25 januari 2004 : 3e zondag
                  Het mystiek lichaam: “één 
                    lichaam en vele ledematen” 
                    ( 1 Corinthiërs 12)
                  Marcel Braekers 
                  Lied van het mystiek lichaam  (Huub Oosterhuis)
                   
                    Steenlichaam 
                      dat alle levenden draagt: 
                      riffen, gebeenten, keienvelden, 
                      zand van kristallen. 
                      Lichtlichaam 
                      dat alle levenden drenkt: 
                      golven van kleuren, zielevonken, 
                      uitziende ogen. 
                    Woordlichaam 
                      Dat alle levenden voedt: 
                      Taal van geboorte, stervenskreten, 
                      Namen van doden. 
                      Ik-lichaam 
                      Dat alle levenden zijn: 
                      Deze versteende, licht omfloerste 
                      Woordblinde aarde. 
                    Geest-lichaam 
                      Die alle levenden leeft: 
                      In wie bestaan en eeuwig worden 
                      Wij, deze mensen. 
                   
                  Inleiding op de lezing
                  Ooit klonk het zo beloftevol 
                    als een kreet van bevrijding: liberté, égalité, fraternité. 
                    Het oude, versteende maatschappelijke model van koning en 
                    adel werd afgeworpen. Voortaan zouden de democratische krachten 
                    het voor het zeggen hebben. Het volk zou regeren, iedereen 
                    gelijk en allen verbonden in broederlijke solidariteit. Wat 
                    de Franse revolutie beloofde herschreef Marx in zijn communistisch 
                    manifest: grimmiger en in verzet tegen de industriële omwenteling 
                    en het nieuwe slavendom.Helaas verzandde telkens wat zo vol 
                    idealisme begon in gekrakeel, eigenbelang, nieuw geweld en 
                    onderdrukking. 
                  Een beetje pedant zou je kunnen stellen 
                    dat: 
                    -       
                     liberté verwerd tot libéralisation 
                    waarbij vooral de wetten van de vrije markteconomie triomfeerden 
                    met 
                        idealen als groeien, export en winstcijfers. 
                    -       
                     Égalité werd égalisation waarbij 
                    alle mogelijke verschillen, alle herkenningssymbolen, elke 
                    zweem van 
                        anders-zijn moeten uitgewist worden. 
                    Gelijkwaardigheid werd vervangen door gelijkheid. 

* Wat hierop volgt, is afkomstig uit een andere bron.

This is an optimization exercise on Yosys and OpenROAD, whose aim is small area, not a production implementation. No run shown here included a check of the RTL's function; only the layout flow was run. Power figures rest on the tool's default switching activity, not on a simulated workload.

<file path="flow/run.sh">
#!/bin/bash
# synth_recipe.tcl (not shown) runs the flow's synth.tcl, then flattens the netlist and writes it again
# the make line also repeats each setting of config.mk as NAME=value (left out here)
make -C /OpenROAD-flow-scripts/flow DESIGN_CONFIG=/design/flow/config.mk WORK_HOME=/design/flow/orfs CLKGATE_MAP_FILE= SYNTH_SCRIPT=/design/flow/synth_recipe.tcl finish
</file>
<file path="flow/constraint.sdc">
create_clock -name core_clock -period 25.0 [get_ports {clk}]
set_input_delay 5.0000 -clock core_clock [delete_from_list [all_inputs] [get_ports {clk}]]
set_output_delay 5.0000 -clock core_clock [all_outputs]
set_load 0.01 [all_outputs]
</file>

                    -       
                     Fraternité werd tot ‘chacun 
                    pour soi’ zoals onze leraar Frans op het examen eiste, er 
                    zijn vooral  
                        nuttigheidsrelaties en de wet van 
                    de sterkste. 
                  En toch blijft de mens dromen van een utopische 
                    samenleving en hopen dat ooit een gerechtige en vredevolle 
                    tijd aanbreekt. 
                  Sint Paulus heeft in deze discussie een 
                    boeiend standpunt: zijn visie op het lichaam en de vele ledematen. 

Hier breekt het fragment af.